手环的原料出自廉价的糖纸,后来被巧手的她编篡成漂亮的织物,优秀的织者缀上自己的私心,郑重地为你佩戴在腕处。
你认得她。
大雨落下前,你应下她的请求将手环送还予她,如果仍有再见的机会,她希望你凭借这串手环在重逢时认出她——而她因为顾忌你的留恋与回头,再见时甚至不舍得给你一个完整的拥抱。
少女抵着你的脖颈,她说:“不许回头。”
她知晓与你作伴的时间必然有限。时间已经宽限她太多,让她化作黑雨,化作影子,化作为微不可察的无意识。
无极光而有黑雨,无重生而有重逢。
神明啊,您自天外为殉道者垂下泪滴……您让离开的人们自地平线上再会,您赐予我们最伟大的奇迹。
还好,仅仅是一滴泪,就足够达成一个奇迹了。
还好。
虚无的阴影中,早已学会忍受死毁与别离的少女收回她不完整的拥抱,她的双手覆在你后背,不容拒绝地把你推向前方。
临行前,少女说:“不许恨你自己。”
那是告别的谏言,也是再会的祝福。你没看到她的面孔,但她的存在已相伴你太久,她一直都在这里——在你身侧。

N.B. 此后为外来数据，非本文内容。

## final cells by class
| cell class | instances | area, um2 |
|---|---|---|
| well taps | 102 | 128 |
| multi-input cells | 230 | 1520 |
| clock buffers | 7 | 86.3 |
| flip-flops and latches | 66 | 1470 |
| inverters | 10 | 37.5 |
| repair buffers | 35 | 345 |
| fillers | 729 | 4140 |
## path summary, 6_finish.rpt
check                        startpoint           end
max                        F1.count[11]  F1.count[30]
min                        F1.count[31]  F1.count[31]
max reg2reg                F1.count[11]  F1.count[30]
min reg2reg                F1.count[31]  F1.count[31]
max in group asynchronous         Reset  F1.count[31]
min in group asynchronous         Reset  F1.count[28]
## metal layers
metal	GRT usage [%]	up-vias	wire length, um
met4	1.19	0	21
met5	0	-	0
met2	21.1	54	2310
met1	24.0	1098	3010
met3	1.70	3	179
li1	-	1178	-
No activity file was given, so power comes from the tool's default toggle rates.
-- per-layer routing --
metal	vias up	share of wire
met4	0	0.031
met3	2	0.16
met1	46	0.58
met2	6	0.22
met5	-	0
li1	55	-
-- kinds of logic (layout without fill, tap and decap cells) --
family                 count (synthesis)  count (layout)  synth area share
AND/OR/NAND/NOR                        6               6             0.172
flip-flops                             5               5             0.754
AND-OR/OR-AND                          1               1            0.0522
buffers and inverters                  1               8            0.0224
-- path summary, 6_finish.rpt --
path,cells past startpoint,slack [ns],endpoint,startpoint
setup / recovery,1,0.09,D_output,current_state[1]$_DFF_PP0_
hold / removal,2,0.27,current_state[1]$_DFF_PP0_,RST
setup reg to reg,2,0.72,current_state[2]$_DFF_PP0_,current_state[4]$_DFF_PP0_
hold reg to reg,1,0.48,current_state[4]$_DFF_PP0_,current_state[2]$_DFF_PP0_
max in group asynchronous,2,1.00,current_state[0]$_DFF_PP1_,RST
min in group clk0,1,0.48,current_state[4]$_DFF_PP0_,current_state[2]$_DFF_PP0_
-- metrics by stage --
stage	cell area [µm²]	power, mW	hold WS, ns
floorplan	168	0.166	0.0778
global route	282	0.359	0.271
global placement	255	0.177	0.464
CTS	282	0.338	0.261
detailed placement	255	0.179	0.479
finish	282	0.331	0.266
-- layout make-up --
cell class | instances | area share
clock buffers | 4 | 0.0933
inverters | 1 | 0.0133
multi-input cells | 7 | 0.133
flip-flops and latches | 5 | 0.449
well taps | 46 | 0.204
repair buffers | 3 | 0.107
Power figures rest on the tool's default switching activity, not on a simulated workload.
--- /design/flow/design.v ---
module control(input [5:0] in,  
               input [4:0] rt,  
               output regdest,
               output alusrc,
               output memtoreg,
               output regwrite,
               output memread,
               output memwrite,
               output branch,
               output jump,
               output jump_al,
               output [1:0] zcond,
               output aluop2,
               output aluop1,
               output aluop0);
wire rformat, lw, sw, beq,
     addi, andi, ori,
     bne, bgez, bgtz, blez, bltz,
     j, jal;
assign rformat  = ~|in;
assign lw       =  in[5] & ~in[4] & ~in[3] & ~in[2] &  in[1] &  in[0];
assign sw       =  in[5] & ~in[4] &  in[3] & ~in[2] &  in[1] &  in[0];
assign beq      = ~in[5] & ~in[4] & ~in[3] &  in[2] & ~in[1] & ~in[0];
assign bne      = ~in[5] & ~in[4] & ~in[3] &  in[2] & ~in[1] &  in[0];
assign bgez     = ~in[5] & ~in[4] & ~in[3] & ~in[2] & ~in[1] &  in[0] & ~rt[4] & ~rt[3] & ~rt[2] & ~rt[1] &  rt[0];
assign bgtz     = ~in[5] & ~in[4] & ~in[3] &  in[2] &  in[1] &  in[0] & ~rt[4] & ~rt[3] & ~rt[2] & ~rt[1] & ~rt[0];
assign blez     = ~in[5] & ~in[4] & ~in[3] &  in[2] &  in[1] & ~in[0] & ~rt[4] & ~rt[3] & ~rt[2] & ~rt[1] & ~rt[0];
assign bltz     = ~in[5] & ~in[4] & ~in[3] & ~in[2] & ~in[1] &  in[0] & ~rt[4] & ~rt[3] & ~rt[2] & ~rt[1] & ~rt[0];
assign j        = ~in[5] & ~in[4] & ~in[3] & ~in[2] &  in[1] & ~in[0];
assign jal      = ~in[5] & ~in[4] & ~in[3] & ~in[2] &  in[1] &  in[0];
assign addi     = ~in[5] & ~in[4] &  in[3] & ~in[2] & ~in[1] & ~in[0];
assign andi     = ~in[5] & ~in[4] &  in[3] &  in[2] & ~in[1] & ~in[0];
assign ori      = ~in[5] & ~in[4] &  in[3] &  in[2] & ~in[1] &  in[0];
assign regdest  = rformat;
assign alusrc   = lw | sw | addi | andi | ori;
assign memtoreg = lw;
assign regwrite = rformat | lw | addi | andi | ori;
assign memread  = lw;
assign memwrite = sw;
assign branch   = beq | bne | bgez | bgtz | blez | bltz;
assign jump     = jal | j;
assign jump_al  = jal;
assign zcond    = bgez ? 2'b11 :
                  bgtz ? 2'b10 :
                  blez ? 2'b01 :
                  bltz ? 2'b00 :
                  bne  ? 2'b01 :
                  2'b00;
assign aluop2   = rformat | bgez | bgtz | blez | bltz | jump;
assign aluop1   = ori | andi | jump;
assign aluop0   = beq | bne | ori | bgez | bgtz | blez | bltz;
endmodule
`config.mk`:
```
export PLATFORM = sky130hd
export DESIGN_NAME = alu32
export DESIGN_NICKNAME = alu32
export VERILOG_FILES = /design/flow/design.v
export SDC_FILE = /design/flow/constraint.sdc
export NUM_CORES = 4
export LEC_CHECK = 1
export CORE_UTILIZATION = 50
```
`constraint.sdc`:
```
current_design alu32

set clk_period 21.7
set clk_io_pct 0.2

create_clock -name clk0 -period $clk_period

set non_clock_inputs [all_inputs -no_clocks]
set_input_delay [expr $clk_period * $clk_io_pct] -clock clk0 $non_clock_inputs
set_output_delay [expr $clk_period * $clk_io_pct] -clock clk0 [all_outputs]
```
### flow/run.sh
#!/bin/bash
# OpenROAD 26Q1-2900-gdf79404cd8, Yosys 0.63+post, stock flow scripts
make -C /OpenROAD-flow-scripts/flow DESIGN_CONFIG=/design/flow/config.mk WORK_HOME=/design/flow/orfs finish
### flow/config.mk
export PLATFORM = sky130hd
export DESIGN_NAME = alucont
export DESIGN_NICKNAME = alucont
export VERILOG_FILES = /design/flow/design.v
export SDC_FILE = /design/flow/constraint.sdc
export NUM_CORES = 4
export LEC_CHECK = 1
export CORE_AREA = 10 10 70 70
export DIE_AREA = 0 0 80 80
### flow/constraint.sdc
current_design alucont

set clk_period 1.0
set clk_io_pct 0.2

create_clock -name clk0 -period $clk_period

set non_clock_inputs [all_inputs -no_clocks]
set_input_delay [expr $clk_period * $clk_io_pct] -clock clk0 $non_clock_inputs
set_output_delay [expr $clk_period * $clk_io_pct] -clock clk0 [all_outputs]
==> design/flow/design.v <==
module Forwarding(
    RS_addr_EX_i,
    RT_addr_EX_i,
    RD_addr_MEM_i,
    RD_addr_WB_i,
    regWrite_MEM_i,
    regWrite_WB_i,
    Forward_A_o,
    Forward_B_o
	);
input   [5-1:0]     RS_addr_EX_i;
input   [5-1:0]     RT_addr_EX_i;
input   [5-1:0]     RD_addr_MEM_i;
input   [5-1:0]     RD_addr_WB_i;
input               regWrite_MEM_i;
input               regWrite_WB_i;
output  [2-1:0]     Forward_A_o;
output  [2-1:0]     Forward_B_o;
assign Forward_A_o = (regWrite_MEM_i == 1 && RD_addr_MEM_i != 0 && 
                        RD_addr_MEM_i == RS_addr_EX_i) ? 2'b01:
                        ((regWrite_WB_i == 1 && RD_addr_WB_i != 0 && 
                        RD_addr_WB_i == RS_addr_EX_i) ? 2'b10:2'b00);
assign Forward_B_o = (regWrite_MEM_i == 1 && RD_addr_MEM_i != 0 && 
                        RD_addr_MEM_i == RT_addr_EX_i) ? 2'b01:
                        ((regWrite_WB_i == 1 && RD_addr_WB_i != 0 && 
                        RD_addr_WB_i == RT_addr_EX_i) ? 2'b10:2'b00);
endmodule
==> design/flow/run.sh <==
#!/bin/bash
# OpenROAD 26Q1-2900-gdf79404cd8, Yosys 0.63+post, stock flow scripts
make -C /OpenROAD-flow-scripts/flow DESIGN_CONFIG=/design/flow/config.mk WORK_HOME=/design/flow/orfs finish
==> design/flow/config.mk <==
export PLATFORM = sky130hd
export DESIGN_NAME = Forwarding
export DESIGN_NICKNAME = Forwarding
export VERILOG_FILES = /design/flow/design.v
export SDC_FILE = /design/flow/constraint.sdc
export NUM_CORES = 4
export LEC_CHECK = 1
export CORE_AREA = 10 10 70 70
export DIE_AREA = 0 0 80 80
==> design/flow/constraint.sdc <==
current_design Forwarding

set clk_period 2.3
set clk_io_pct 0.2

create_clock -name clk0 -period $clk_period

set non_clock_inputs [all_inputs -no_clocks]
set_input_delay [expr $clk_period * $clk_io_pct] -clock clk0 $non_clock_inputs
set_output_delay [expr $clk_period * $clk_io_pct] -clock clk0 [all_outputs]
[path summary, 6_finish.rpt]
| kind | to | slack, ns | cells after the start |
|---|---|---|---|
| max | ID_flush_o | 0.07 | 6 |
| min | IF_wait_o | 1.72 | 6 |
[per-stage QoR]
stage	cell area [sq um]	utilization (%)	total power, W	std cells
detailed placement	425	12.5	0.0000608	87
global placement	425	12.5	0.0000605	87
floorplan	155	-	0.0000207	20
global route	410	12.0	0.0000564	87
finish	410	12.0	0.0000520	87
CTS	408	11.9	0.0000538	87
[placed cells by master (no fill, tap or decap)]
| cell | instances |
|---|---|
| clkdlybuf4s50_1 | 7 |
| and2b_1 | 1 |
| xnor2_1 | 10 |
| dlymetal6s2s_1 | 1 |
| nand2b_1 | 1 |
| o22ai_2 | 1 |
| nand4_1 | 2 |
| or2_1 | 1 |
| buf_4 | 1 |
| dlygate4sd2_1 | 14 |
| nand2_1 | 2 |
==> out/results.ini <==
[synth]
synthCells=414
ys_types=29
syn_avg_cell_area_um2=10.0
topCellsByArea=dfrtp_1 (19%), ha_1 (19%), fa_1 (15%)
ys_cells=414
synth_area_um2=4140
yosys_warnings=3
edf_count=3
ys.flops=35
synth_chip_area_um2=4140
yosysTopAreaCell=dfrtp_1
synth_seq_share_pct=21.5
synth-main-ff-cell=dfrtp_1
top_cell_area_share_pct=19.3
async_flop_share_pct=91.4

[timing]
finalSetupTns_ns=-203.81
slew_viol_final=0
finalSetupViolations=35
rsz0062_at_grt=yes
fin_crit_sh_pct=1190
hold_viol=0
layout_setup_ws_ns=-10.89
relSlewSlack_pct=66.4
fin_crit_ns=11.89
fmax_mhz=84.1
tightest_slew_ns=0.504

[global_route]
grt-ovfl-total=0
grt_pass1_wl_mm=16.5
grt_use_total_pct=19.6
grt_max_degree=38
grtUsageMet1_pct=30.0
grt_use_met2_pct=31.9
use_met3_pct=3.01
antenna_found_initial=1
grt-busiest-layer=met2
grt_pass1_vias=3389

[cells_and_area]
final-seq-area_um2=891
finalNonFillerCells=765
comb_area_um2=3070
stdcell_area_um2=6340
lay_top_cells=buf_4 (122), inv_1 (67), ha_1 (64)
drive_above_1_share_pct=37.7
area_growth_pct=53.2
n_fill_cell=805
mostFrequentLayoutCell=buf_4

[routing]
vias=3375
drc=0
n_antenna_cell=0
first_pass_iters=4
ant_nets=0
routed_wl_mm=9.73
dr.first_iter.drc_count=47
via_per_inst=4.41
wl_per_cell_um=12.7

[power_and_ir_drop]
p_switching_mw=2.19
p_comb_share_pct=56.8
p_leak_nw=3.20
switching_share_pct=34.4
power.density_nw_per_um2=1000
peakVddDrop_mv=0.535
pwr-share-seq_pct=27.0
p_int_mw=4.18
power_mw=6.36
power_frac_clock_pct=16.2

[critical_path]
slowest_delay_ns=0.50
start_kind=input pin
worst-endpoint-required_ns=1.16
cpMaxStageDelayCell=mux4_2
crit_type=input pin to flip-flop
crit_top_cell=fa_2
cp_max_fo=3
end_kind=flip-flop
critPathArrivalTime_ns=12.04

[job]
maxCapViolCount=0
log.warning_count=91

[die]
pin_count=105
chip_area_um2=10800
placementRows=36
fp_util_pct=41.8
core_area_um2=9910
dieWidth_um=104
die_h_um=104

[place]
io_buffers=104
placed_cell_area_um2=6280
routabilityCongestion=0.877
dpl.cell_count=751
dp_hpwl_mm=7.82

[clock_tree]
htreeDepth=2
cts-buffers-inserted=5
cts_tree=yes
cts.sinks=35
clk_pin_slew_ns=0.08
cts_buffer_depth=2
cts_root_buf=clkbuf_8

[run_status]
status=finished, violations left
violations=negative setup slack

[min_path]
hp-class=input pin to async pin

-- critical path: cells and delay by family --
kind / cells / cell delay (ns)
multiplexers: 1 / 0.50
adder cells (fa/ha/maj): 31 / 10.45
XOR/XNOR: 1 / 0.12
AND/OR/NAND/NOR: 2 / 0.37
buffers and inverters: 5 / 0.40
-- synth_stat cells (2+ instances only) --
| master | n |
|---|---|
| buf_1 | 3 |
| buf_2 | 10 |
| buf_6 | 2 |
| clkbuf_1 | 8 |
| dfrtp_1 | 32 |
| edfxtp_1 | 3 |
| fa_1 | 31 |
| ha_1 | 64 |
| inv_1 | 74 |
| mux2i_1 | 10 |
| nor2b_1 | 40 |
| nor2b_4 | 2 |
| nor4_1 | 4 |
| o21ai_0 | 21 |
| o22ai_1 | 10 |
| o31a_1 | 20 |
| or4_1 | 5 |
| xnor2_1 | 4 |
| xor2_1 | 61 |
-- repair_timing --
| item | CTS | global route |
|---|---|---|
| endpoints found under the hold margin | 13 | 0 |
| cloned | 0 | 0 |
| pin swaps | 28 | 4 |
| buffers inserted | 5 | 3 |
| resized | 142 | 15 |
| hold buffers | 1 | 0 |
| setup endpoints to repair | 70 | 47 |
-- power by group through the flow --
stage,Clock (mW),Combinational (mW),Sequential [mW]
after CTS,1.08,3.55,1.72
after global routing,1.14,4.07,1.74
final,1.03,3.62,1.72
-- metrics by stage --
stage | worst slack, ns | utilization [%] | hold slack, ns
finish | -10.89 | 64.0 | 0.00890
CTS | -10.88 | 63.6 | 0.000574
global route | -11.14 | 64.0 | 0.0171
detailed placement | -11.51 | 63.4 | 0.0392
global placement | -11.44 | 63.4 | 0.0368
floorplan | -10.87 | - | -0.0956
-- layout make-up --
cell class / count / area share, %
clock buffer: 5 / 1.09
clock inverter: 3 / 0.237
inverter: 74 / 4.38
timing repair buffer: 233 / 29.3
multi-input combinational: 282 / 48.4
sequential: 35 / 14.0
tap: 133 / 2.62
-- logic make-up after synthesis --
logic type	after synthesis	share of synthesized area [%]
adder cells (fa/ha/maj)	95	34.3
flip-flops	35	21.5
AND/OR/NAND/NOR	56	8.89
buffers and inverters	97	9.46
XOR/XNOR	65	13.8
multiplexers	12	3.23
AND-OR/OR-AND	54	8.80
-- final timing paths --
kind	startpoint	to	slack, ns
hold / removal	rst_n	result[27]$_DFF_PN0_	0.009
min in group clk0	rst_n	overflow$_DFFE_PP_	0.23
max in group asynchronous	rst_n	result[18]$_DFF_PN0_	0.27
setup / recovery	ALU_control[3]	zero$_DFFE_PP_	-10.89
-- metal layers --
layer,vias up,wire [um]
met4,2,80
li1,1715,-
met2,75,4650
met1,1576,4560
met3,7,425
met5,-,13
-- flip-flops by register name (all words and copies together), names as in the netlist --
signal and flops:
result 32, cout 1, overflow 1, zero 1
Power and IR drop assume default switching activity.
==> /design/flow/constraint.sdc <==
current_design seg7user

set clk_period 1.3
set clk_io_pct 0.2

create_clock -name clk0 -period $clk_period

set non_clock_inputs [all_inputs -no_clocks]
set_input_delay [expr $clk_period * $clk_io_pct] -clock clk0 $non_clock_inputs
set_output_delay [expr $clk_period * $clk_io_pct] -clock clk0 [all_outputs]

领受姐姐命令的孩子再度攥紧你的手,他还是那个黄沙上独属于你的小导游,他带着你向前走去,直到过去被彻底甩在身后……直到眼前出现一抹红色。
她发间的颜色流逝,唯独剩下一点红色。
“辛苦了。”全食恒星的倒影下,黄泉向你点头致意。
“这一路上吃了很多苦吧。”
你低头看向不知何时空空如也的掌心,一时不知该说些什么。
于是你的视线投向身后遥望你们、也被你们遥望的恒星。祂一语不发。
“我们的结局……仍是共赴祂的阴影下。”
黑日照常升起,结局未有变化,一切都没有改变。
一切都没有改变……吗?
面前的人不赞同地摇头,她纤细的指尖落在你的眼角。
黄泉:“可你仍在流泪。”
是啊,你的泪水从眼眶溢出,沿着脸颊一滴滴滚落。
爱与恨,相逢与别离,欢欣与哀愁。
你早已泪流满面。
黄泉上前一步将你拥住。
“祂吞食我们的存在,让我们无法成为任何人,外界唯有用‘自灭者’作为你我的代称。”
“无法成为任何人……”黄泉重复道,“我倒是有不同的看法。”
“正是因为无法成为任何人,我们才能成为自己。”
因为无法成为任何人,所以才可以成为任何人。
因为什么都不是,所以才什么都可以是。
她退后半步与你目光相对。
“没关系的。”她说,“只要你仍在流泪、仍在感触当下的一切、仍在心中怀抱诸多感受……”
“你与我,就仍有机会改写那个所谓的、注定的结局。”
“不要担心,不要害怕。”黄泉的指尖拂过你的发丝,“若那一刻真的到来,我也会如今日这般为你守望。”
她轻轻笑了。
“到那时候,就用一支舞当作我的报酬吧。”
鲜红的手指沿着你的头发一路向下,最后停在你衣服的口袋。
“现在就不必了,已有人抢先一步。”
什么意思?你顺着她的动作低头。
一枚砂金石的碎片在虚无的阴影里发着光。
你不可思议地拿出袋中的碎片。它是什么时候被放进来的?问题出现的瞬间,你脑中闪回砂金在掀开幕布前向你讨要的一个拥抱。
……是在那个时候?
“你看,他又赌赢了一次。”黄泉语气里有赞赏的意味。
她的双手覆住你的手,引导你攥紧手中基石的碎片。
“启程吧。”
你孤身一人行走在地平线上。
但用孤身一人形容是不大准确的,因为几步之后,你就在不远处看到一个熟悉的人影。
他等了你很久。从孩子到大人,从黄沙到黑雨,从过去到现在。
你向他走去,心中再次涌上与近乡情怯类似的情绪。
而像是为了打消你的不安,你看到他的嘴巴微微张开,向你比出只有你们才能明白的口型。
那是你的名字。
犹豫与不安悉数远去。砂金走上前,紧紧抱住了你。
梦的醒来总会伴随坠落的感觉,不要害怕,也不要担心梦的终点。若心中仍有不安,请试着回应这个抱紧你的人吧——只要将他拥紧,便不会再度坠入虚无的河流。